> **AIM OF THE TASK**: Provide again, from the entries below, every line from the one containing "Settings: CORE_UTILIZATION: 40" through the one containing "Total via count", exactly as written, and no other line.

(Collected data entries)
..............................

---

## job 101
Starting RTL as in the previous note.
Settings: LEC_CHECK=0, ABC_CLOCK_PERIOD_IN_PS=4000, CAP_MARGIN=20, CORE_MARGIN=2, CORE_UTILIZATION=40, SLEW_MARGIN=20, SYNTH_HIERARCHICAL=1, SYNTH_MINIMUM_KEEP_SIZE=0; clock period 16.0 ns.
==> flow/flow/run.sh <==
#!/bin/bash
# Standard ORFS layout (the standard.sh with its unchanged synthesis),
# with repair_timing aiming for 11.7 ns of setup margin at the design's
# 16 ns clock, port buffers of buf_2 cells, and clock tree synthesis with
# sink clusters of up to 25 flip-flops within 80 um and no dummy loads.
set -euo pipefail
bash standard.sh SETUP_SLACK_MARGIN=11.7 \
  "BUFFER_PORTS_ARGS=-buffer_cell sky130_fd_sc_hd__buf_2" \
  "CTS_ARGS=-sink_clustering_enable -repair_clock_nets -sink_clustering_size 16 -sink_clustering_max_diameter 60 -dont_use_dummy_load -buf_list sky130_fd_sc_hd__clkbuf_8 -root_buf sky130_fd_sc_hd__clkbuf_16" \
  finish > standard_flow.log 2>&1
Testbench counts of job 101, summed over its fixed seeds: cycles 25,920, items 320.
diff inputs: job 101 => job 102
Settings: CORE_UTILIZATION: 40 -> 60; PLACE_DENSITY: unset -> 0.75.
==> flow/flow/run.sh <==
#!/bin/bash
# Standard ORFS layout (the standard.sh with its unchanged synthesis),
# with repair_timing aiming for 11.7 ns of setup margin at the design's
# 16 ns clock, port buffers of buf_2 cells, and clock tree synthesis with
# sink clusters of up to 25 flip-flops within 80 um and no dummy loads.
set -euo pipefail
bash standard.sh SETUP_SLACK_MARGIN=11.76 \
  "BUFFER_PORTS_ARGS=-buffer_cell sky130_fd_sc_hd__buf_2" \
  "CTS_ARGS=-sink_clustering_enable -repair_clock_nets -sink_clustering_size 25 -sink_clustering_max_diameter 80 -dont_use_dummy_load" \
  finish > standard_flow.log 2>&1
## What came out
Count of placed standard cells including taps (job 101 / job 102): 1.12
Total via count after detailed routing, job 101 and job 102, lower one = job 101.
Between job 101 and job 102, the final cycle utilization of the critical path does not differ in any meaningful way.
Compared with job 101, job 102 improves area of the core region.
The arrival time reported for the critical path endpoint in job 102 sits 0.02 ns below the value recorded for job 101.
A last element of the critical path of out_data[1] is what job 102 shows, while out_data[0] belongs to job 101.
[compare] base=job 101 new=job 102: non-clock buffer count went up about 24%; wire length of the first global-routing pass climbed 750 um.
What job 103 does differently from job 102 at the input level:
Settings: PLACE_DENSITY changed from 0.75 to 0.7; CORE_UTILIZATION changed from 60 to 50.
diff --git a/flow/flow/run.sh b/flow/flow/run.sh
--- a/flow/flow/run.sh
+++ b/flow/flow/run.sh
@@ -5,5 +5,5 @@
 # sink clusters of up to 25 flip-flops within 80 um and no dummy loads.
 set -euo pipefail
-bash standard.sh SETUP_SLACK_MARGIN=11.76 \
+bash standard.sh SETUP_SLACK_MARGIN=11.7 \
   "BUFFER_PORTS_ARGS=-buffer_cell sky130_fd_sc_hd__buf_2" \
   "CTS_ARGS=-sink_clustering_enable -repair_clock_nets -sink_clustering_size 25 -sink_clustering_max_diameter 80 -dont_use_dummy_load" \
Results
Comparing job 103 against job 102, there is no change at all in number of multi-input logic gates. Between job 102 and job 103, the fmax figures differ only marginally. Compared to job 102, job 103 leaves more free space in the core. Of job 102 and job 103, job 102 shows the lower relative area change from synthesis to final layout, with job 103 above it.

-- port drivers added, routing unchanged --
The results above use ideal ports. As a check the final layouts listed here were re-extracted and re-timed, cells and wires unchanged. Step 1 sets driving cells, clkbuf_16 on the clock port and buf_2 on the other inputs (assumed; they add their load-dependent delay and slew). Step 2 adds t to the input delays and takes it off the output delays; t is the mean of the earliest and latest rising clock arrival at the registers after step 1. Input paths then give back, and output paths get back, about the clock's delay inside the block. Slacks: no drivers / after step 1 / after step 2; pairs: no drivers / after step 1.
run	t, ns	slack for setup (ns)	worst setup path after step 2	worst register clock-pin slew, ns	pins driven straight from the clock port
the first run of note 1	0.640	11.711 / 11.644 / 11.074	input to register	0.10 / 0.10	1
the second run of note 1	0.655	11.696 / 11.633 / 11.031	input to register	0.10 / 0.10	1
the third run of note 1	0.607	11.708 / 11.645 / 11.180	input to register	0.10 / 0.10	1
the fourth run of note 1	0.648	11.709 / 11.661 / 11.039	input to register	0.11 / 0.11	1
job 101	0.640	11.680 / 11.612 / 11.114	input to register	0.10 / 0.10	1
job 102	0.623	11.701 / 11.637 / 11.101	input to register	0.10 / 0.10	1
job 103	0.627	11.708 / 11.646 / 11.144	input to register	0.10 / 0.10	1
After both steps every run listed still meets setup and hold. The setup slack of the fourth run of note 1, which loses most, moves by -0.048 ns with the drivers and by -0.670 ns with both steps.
Background: an optimization exercise with open tools, aiming at small area. Do not read the settings as production practice.
In this exercise RTL edits were held to simulation tests only and were not proved equivalent to the original.
The flow treats the clock pin as an ideal source. Dropping or thinning the clock tree relies on that and would not hold on a real chip.
Power figures rest on the tool's default switching activity, not on a simulated workload.

==> flow/design.v <==
module parking_meter(input add1,
		     input add2,
		     input add3,
		     input add4,
		     input rst1,
		     input rst2,
		     input clk,
		     input rst,
		     output [6:0] led_seg,
		     output a1,
		     output a2,
		     output a3,
		     output a4,
		     output [3:0] val1,
		     output [3:0] val2,
		     output [3:0] val3,
		     output [3:0] val4
		     );
   reg [3:0] d0, d1, d2, d3;
   reg act, tw;
   reg [5:0] r;
   reg q, h;
   reg hb;
   reg [3:0] code;
   reg [1:0] idx;
   assign val1 = d0;
   assign val2 = d1;
   assign val3 = d2;
   assign val4 = d3;
   wire anyadd = add1 | add2 | add3 | add4;
   wire anyb = anyadd | rst1 | rst2;
   wire clr = anyb | rst;
   wire z0 = ~(d0[3] | d0[2] | d0[1] | d0[0]);
   wire z1 = ~(d1[3] | d1[2] | d1[1] | d1[0]);
   wire z2 = ~(d2[3] | d2[2] | d2[1] | d2[0]);
   wire z3 = ~(d3[3] | d3[2] | d3[1] | d3[0]);
   wire zero = z0 & z1 & z2 & z3;
   wire le180 = z3 & (z2 | ((d2 == 4'd1) & (~d1[3] | (~d1[0] & z0))));
   wire end50 = r[0] & r[1] & r[2] & ~r[3] & ~r[4];
   wire tick = q & end50 & ~zero;
   function [3:0] dec(input [3:0] b);
      dec = {(b[3] & b[0]) | ~(b[3] | b[2] | b[1] | b[0]),
	     (b[2] & (b[1] | b[0])) | (b[3] & ~b[0]),
	     (b[1] & b[0]) | (~b[1] & ~b[0] & (b[3] | b[2])),
	     ~b[0]};
   endfunction
   function [3:0] inc(input [3:0] b);
      inc = {(b[3] & ~b[0]) | (b[2] & b[1] & b[0]),
	     b[2] ^ (b[1] & b[0]),
	     (b[1] ^ b[0]) & ~b[3],
	     ~b[0]};
   endfunction
   wire [2:0] e = d1[3:1];
   function [3:0] tens(input p1, input p2, input p3, input [2:0] e);
      if (p1)
	case (e)
	  3'd0: tens = 4'd3; 3'd1: tens = 4'd4; 3'd2: tens = 4'd8; 3'd3: tens = 4'd9;
	  default: tens = 4'd10;
	endcase
      else if (p2)
	case (e)
	  3'd0: tens = 4'd1; 3'd1: tens = 4'd2; 3'd2: tens = 4'd3; 3'd3: tens = 4'd4;
	  default: tens = 4'd8;
	endcase
      else if (p3)
	case (e)
	  3'd0: tens = 4'd4; 3'd1: tens = 4'd8; 3'd2: tens = 4'd9; 3'd3: tens = 4'd10;
	  default: tens = 4'd11;
	endcase
      else
	tens = {1'b0, e};
   endfunction
   wire [3:0] tr = tens(add1, add2, add3, e);
   wire [2:0] en = tr[2:0];
   wire c1 = tr[3];
   wire [3:0] a1n = {en, d1[0]};
   wire [1:0] m = add1 ? {1'b0, c1} : (add2 | add3) ? {c1, ~c1} : 2'd3;
   function [4:0] hadd(input [3:0] d, input [1:0] k);
      reg [4:0] s;
      begin
	 s = (d[3] ? {4'd4, d[0]} : {1'b0, d}) + k;
	 hadd = (s >= 5'd10) ? {1'b1, s[3:0] - 4'd10} : s;
      end
   endfunction
   wire [4:0] hr = hadd(d2, m);
   wire [3:0] a2n = hr[3:0];
   wire c2 = hr[4];
   wire ovf = c2 & d3[3] & d3[0];
   wire [3:0] a3n = c2 ? inc(d3) : d3;
   always @(posedge clk) begin
      if (anyadd) begin
	 if (ovf) begin
	    d0 <= 4'd9; d1 <= 4'd9; d2 <= 4'd9; d3 <= 4'd9;
	 end else begin
	    d1 <= a1n; d2 <= a2n; d3 <= a3n;
	 end
      end else if (rst) begin
	 d0 <= 4'd0; d1 <= 4'd0; d2 <= 4'd0; d3 <= 4'd0;
      end else if (rst1) begin
	 d0 <= 4'd6; d1 <= 4'd1; d2 <= 4'd0; d3 <= 4'd0;
      end else if (rst2) begin
	 d0 <= 4'd0; d1 <= 4'd5; d2 <= 4'd1; d3 <= 4'd0;
      end else if (tick) begin
	 d0 <= dec(d0);
	 if (z0) d1 <= dec(d1);
	 if (z0 & z1) d2 <= dec(d2);
	 if (z0 & z1 & z2) d3 <= dec(d3);
      end
   end
   always @(posedge clk) begin
      if (rst) begin
	 act <= 1'b0; tw <= 1'b0;
      end else if (rst1 | rst2) begin
	 act <= 1'b1; tw <= 1'b0;
      end else if (!act) begin
	 act <= anyadd;
	 tw <= anyadd & ~add4;
      end else begin
	 act <= ~(tw & zero);
	 tw <= le180 & ~(tw & zero);
      end
   end
   always @(posedge clk) begin
      if (clr | end50)
	r <= 6'd0;
      else
	r <= {~r[4:0], ~(r[5] ^ r[4])};
      if (clr) begin
	 q <= 1'b0; h <= 1'b0;
      end else if (end50) begin
	 q <= ~q; h <= h ^ q;
      end
      hb <= anyb & ~rst;
   end
   wire rprev = code[3] & code[2] & ~code[0];
   wire [1:0] digI = rprev ? 2'd0 : hb ? idx : idx + 2'd1;
   wire lit = tw ? ~h : ~q;
   wire [3:0] sel = digI[1] ? (digI[0] ? d0 : d1) : (digI[0] ? d2 : d3);
   always @(posedge clk) begin
      idx <= digI;
      if (rst)
	code <= 4'b1100;
      else if (lit)
	code <= sel;
      else
	code <= 4'b1111;
   end
   wire on = ~(code[3] & code[2]);
   assign a1 = ~(on & (idx == 2'd0));
   assign a2 = ~(on & (idx == 2'd1));
   assign a3 = ~(on & (idx == 2'd2));
   assign a4 = ~(on & (idx == 2'd3));
   function [6:0] seg7(input [3:0] c);
      case (c)
	4'd0: seg7 = 7'b0000001;
	4'd1: seg7 = 7'b1001111;
	4'd2: seg7 = 7'b0010010;
	4'd3: seg7 = 7'b0000110;
	4'd4: seg7 = 7'b1001100;
	4'd5: seg7 = 7'b0100100;
	4'd6: seg7 = 7'b0100000;
	4'd7: seg7 = 7'b0001111;
	4'd8: seg7 = 7'b0000000;
	4'd9: seg7 = 7'b0001100;
	4'd12: seg7 = 7'b0000001;
	4'd15: seg7 = 7'b1111111;
	default: seg7 = 7'b1111111;
      endcase
   endfunction
   assign led_seg = seg7(code);
endmodule
Source: an optimization exercise on an open RTL-to-GDS flow (aim: small area and a short achievable clock period). Production flows keep margins and buffers that such runs may drop. The RTL was checked by simulation tests, not by an equivalence proof against the original design. No activity file was given, so power comes from the tool's default toggle rates.

==> flow/design.v (excerpt) <==
module fadd_p2 (input wire [31:0] x1,
                input wire [31:0] x2,
                output reg [31:0] y,
                output reg        ovf,
                input wire        clk,
                input wire        rstn);
   wire        s1 = x1[31];
   wire        s2 = x2[31];
   wire [7:0]  e1 = x1[30:23];
   wire [7:0]  e2 = x2[30:23];
   wire [22:0] m1 = x1[22:0];
   wire [22:0] m2 = x2[22:0];
   wire        h1 = |e1;
   wire        h2 = |e2;
   wire [7:0]  e1a = {e1[7:1], e1[0] | ~h1};
   wire [7:0]  e2a = {e2[7:1], e2[0] | ~h2};
   wire        f1 = &e1;
   wire        f2 = &e2;
   wire        spec = f1 | f2;
   wire        nz1 = |m1;
   wire        nz2 = |m2;
   wire        pick1 = f1 & (~f2 | nz1);
   wire        sub = s1 ^ s2;
   wire        infnan = f1 & f2 & ~nz1 & ~nz2 & sub;
   wire        nzp = pick1 ? nz1 : nz2;
   reg  [31:0] cg0, ce0;
   reg  [15:0] cg1, ce1;
   reg  [7:0]  cg2, ce2;
   reg  [3:0]  cg3, ce3;
   reg  [1:0]  cg4, ce4;
   integer     k;
   always @* begin
      for (k = 0; k < 32; k = k + 1) begin
         cg0[k] = (k < 31) ? (x2[k] & ~x1[k]) : 1'b0;
         ce0[k] = (k < 31) ? ~(x2[k] ^ x1[k]) : 1'b1;
      end
      for (k = 0; k < 16; k = k + 1) begin
         cg1[k] = cg0[2*k+1] | (ce0[2*k+1] & cg0[2*k]);
         ce1[k] = ce0[2*k+1] & ce0[2*k];
      end
      for (k = 0; k < 8; k = k + 1) begin
         cg2[k] = cg1[2*k+1] | (ce1[2*k+1] & cg1[2*k]);
         ce2[k] = ce1[2*k+1] & ce1[2*k];
      end
      for (k = 0; k < 4; k = k + 1) begin
         cg3[k] = cg2[2*k+1] | (ce2[2*k+1] & cg2[2*k]);
         ce3[k] = ce2[2*k+1] & ce2[2*k];
      end
      for (k = 0; k < 2; k = k + 1) begin
         cg4[k] = cg3[2*k+1] | (ce3[2*k+1] & cg3[2*k]);
         ce4[k] = ce3[2*k+1] & ce3[2*k];
      end
  ...
==> flow/config.mk <==
export PLATFORM = sky130hd
export DESIGN_NAME = fadd_p2
export DESIGN_NICKNAME = fadd_p2
export VERILOG_FILES = /design/flow/design.v
export SDC_FILE = /design/flow/constraint.sdc
export NUM_CORES = 4
export LEC_CHECK = 0
export ABC_AREA = 1
export CAP_MARGIN = 20
export CORE_MARGIN = 2
export CORE_UTILIZATION = 45
export CTS_BUF_LIST = sky130_fd_sc_hd__clkbuf_8
export PLACE_DENSITY = 0.6
export SLEW_MARGIN = 20
==> flow/constraint.sdc <==
create_clock -name core_clock -period 15.0 [get_ports {clk}]
set_input_delay 3.0000 -clock core_clock [delete_from_list [all_inputs] [get_ports {clk}]]
set_output_delay 3.0000 -clock core_clock [all_outputs]
set_load 0.01 [all_outputs]
standard.sh (not shown) runs the stock make flow with config.mk's settings and CLKGATE_MAP_FILE= SYNTH_SCRIPT=/design/flow/synth_recipe.tcl, a recipe that flattens the netlist after the stock synthesis.
==> flow/flow/run.sh <==
#!/bin/bash
# Standard ORFS layout with small port buffers and a tighter setup target for repair_timing.
set -euo pipefail
export BUFFER_PORTS_ARGS="-buffer_cell sky130_fd_sc_hd__buf_1"
export SETUP_SLACK_MARGIN=8.0
bash standard.sh > standard.log 2>&1
The starting point completed without violations.
From an optimization exercise on the open Yosys and OpenROAD flow, aimed at small area; shortcuts taken in it are not production practice. In this exercise RTL edits were held to simulation tests only and were not proved equivalent to the original. No activity file was given, so power comes from the tool's default toggle rates.

==> design.v <==
module toplevel(S, DIP, LedEx, SEG, AN, reset, clk, led, usb_tx, usb_rx);
    input reset;
    input clk;
    output reg [7:0] led;
    output [3:0] AN;
    output [7:0] SEG;
    output [23:0] LedEx;
    input [23:0] DIP;
    input [4:0] S;
    input usb_rx;
    output reg usb_tx;
    localparam [6:0] C49 = 7'b0101011;
    localparam [6:0] C99 = 7'b1001011;
    localparam [9:0] B858 = 10'b0100000110;
    reg [6:0] c;         
    reg [4:0] C;         
    wire c_end  = (c == C99);
    wire c_mid  = (c == C49);
    always @(posedge clk or negedge reset)
        if (!reset) begin
            c <= 0;
            C <= 0;
            led <= 0;
        end else begin
            c <= c_end ? 7'd0 : {c[5:0], ~(c[6] ^ c[5])};
            if (c_end) begin
                C <= (C[4] & C[1] & C[0]) ? 5'd0 : C + 5'd1;
                if (C[3] & ~C[2] & ~C[1] & C[0])
                    led <= led + 8'h1;
            end
        end
    reg tx_done;
    wire tx_edge = ~tx_done & ((c[0] & ~c[1] & c[3] & c[4] & ~c[5] & ~c[6] & ~C[0] & C[3] & ~led[0] & ~led[1] & ~led[2]) |
        (~c[0] & c[1] & ~c[2] & c[3] & c[4] & ~c[6] & C[0] & ~C[1] & C[4] & ~led[1] & ~led[2]) |
        (c[0] & c[1] & c[2] & c[3] & c[4] & c[5] & ~C[0] & C[1] & C[2] & ~C[3] & led[0] & ~led[1] & ~led[2]) |
        (~c[0] & ~c[1] & c[3] & ~c[4] & ~c[6] & C[0] & ~C[1] & ~C[2] & C[3] & led[0] & led[1] & ~led[2]) |
        (c[0] & ~c[1] & c[2] & c[3] & c[5] & ~c[6] & ~C[0] & C[1] & C[4] & ~led[0] & ~led[1]) |
        (~c[0] & ~c[3] & ~c[4] & ~c[5] & c[6] & ~C[0] & C[1] & C[2] & ~C[3] & ~led[0] & ~led[1] & led[2]));
    always @(posedge clk or negedge reset)
        if (!reset) begin
            usb_tx <= 1;
            tx_done <= 0;
        end else begin
            if (tx_edge)
                usb_tx <= ~usb_tx;
            if (led[3])
                tx_done <= 1;
        end
    reg [15:0] bcd;      
    reg        fired;    
    reg [13:0] K;        
    reg [1:0]  mx;       
    wire active = ~|S;
    wire ge99   = (|K[13:7]) | (K[6] & K[5] & (K[4] | K[3] | K[2] | (K[1] & K[0])));
    wire ge999  = (|K[13:10]) | (&K[9:5] & (K[4] | K[3] | (&K[2:0])));
    wire ge9999 = K[13] & K[10] & K[9] & K[8] & (&K[3:0]);
    wire fire = active & (mx[0] ? ge99 : mx[1] ? ge999 : ge9999);
    wire n0 = bcd[3] & bcd[0];       
    wire n1 = bcd[7] & bcd[4];
    wire n2 = bcd[11] & bcd[8];
    wire n3 = bcd[15] & bcd[12];
    wire cy0 = fire & fired;
    wire cy1 = cy0 & n0;
    wire cy2 = cy1 & n1;
    wire cy3 = cy2 & n2;
    function [3:0] dinc(input [3:0] d, input ci, input nine);
        dinc = !ci ? d : nine ? 4'd0 : d + 4'd1;
    endfunction
    always @(posedge clk or negedge reset)
        if (!reset) begin
            bcd <= 0;
            fired <= 0;
            K <= 0;
            mx <= 0;
        end else begin
            if (!active) begin
                if (S[4])      mx <= 2'd2;
                else if (S[3]) mx <= 2'd1;
                else if (S[1]) mx <= 2'd0;
            end
            K <= fire ? 14'd0 : K + {13'd0, active};
            fired <= fired | fire;
            bcd <= {dinc(bcd[15:12], cy3, n3), dinc(bcd[11:8], cy2, n2), dinc(bcd[7:4], cy1, n1), dinc(bcd[3:0], cy0, n0)};
        end
    reg [3:0] dig;       
    reg [1:0] sidx;      
    reg       back;      
    wire nz3 = |bcd[15:12];
    wire nz2 = nz3 | (|bcd[11:8]);
    wire nz1 = nz2 | (|bcd[7:4]);
    wire [1:0] cur = back ? 2'd0 : sidx + 2'd1;
    wire show = cur[1] ? (cur[0] ? nz3 : nz2) : (cur[0] ? nz1 : 1'b1);
    wire [3:0] curdig = cur[1] ? (cur[0] ? bcd[15:12] : bcd[11:8]) : (cur[0] ? bcd[7:4] : bcd[3:0]);
    always @(posedge clk or negedge reset)
        if (!reset) begin
            dig <= 4'hf;
            sidx <= 2'd3;
            back <= 0;
        end else if (c_mid) begin
            if (show) begin
                dig <= curdig;
                sidx <= cur;
            end
            back <= ~show;
        end
    wire blank = &dig;
    assign AN = {~(~blank & sidx == 2'd3), ~(~blank & sidx == 2'd2), ~(~blank & sidx == 2'd1), ~(~blank & sidx == 2'd0)};
    reg [7:0] seg_r;
    always @(*)
        case (dig)
            4'h0: seg_r = 8'hc0;
            4'h1: seg_r = 8'hf9;
            4'h2: seg_r = 8'ha4;
            4'h3: seg_r = 8'hb0;
            4'h4: seg_r = 8'h99;
            4'h5: seg_r = 8'h92;
            4'h6: seg_r = 8'h82;
            4'h7: seg_r = 8'hf8;
            4'h8: seg_r = 8'h80;
            4'h9: seg_r = 8'h90;
            default: seg_r = 8'hff;
        endcase
    assign SEG = seg_r;
    reg [3:0] rs;        
    reg [9:0] rb;        
    reg [9:0] sh;        
    reg [9:0] frame;
    reg       rx_d;
    reg       seen;
    wire rcv  = |rs[3:1];
    wire tick = rcv & (rb == B858);
    always @(posedge clk) begin
        rb <= (!rcv || tick) ? 10'd0 : {rb[8:0], ~(rb[9] ^ rb[6])};
        if (tick)
            sh <= {usb_rx, sh[9:1]};
    end
    always @(posedge clk or negedge reset)
        if (!reset) begin
            rs <= 0;
            frame <= 0;
            rx_d <= 0;
            seen <= 0;
        end else begin
            rx_d <= usb_rx;
            if (rs == 4'd0) begin
                if (usb_rx) rs <= 4'd1;
            end else if (rs == 4'd1) begin
                if (!usb_rx) begin
                    rs <= 4'd2;
                    seen <= 1;
                end
            end else if (tick) begin
                if (rs[3] & rs[2]) begin
                    rs <= 4'd0;
                    frame <= sh;
                end else
                    rs <= rs + 4'd1;
            end
        end
    assign LedEx = {seen, 6'd0, rx_d, 6'd0, frame};
endmodule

..............................

> **RESPONSE BELOW**:
Settings: CORE_UTILIZATION: 40 -> 60; PLACE_DENSITY: unset -> 0.75.
==> flow/flow/run.sh <==
#!/bin/bash
# Standard ORFS layout (the standard.sh with its unchanged synthesis),
# with repair_timing aiming for 11.7 ns of setup margin at the design's
# 16 ns clock, port buffers of buf_2 cells, and clock tree synthesis with
# sink clusters of up to 25 flip-flops within 80 um and no dummy loads.
set -euo pipefail
bash standard.sh SETUP_SLACK_MARGIN=11.76 \
  "BUFFER_PORTS_ARGS=-buffer_cell sky130_fd_sc_hd__buf_2" \
  "CTS_ARGS=-sink_clustering_enable -repair_clock_nets -sink_clustering_size 25 -sink_clustering_max_diameter 80 -dont_use_dummy_load" \
  finish > standard_flow.log 2>&1
## What came out
Count of placed standard cells including taps (job 101 / job 102): 1.12
Total via count after detailed routing, job 101 and job 102, lower one = job 101.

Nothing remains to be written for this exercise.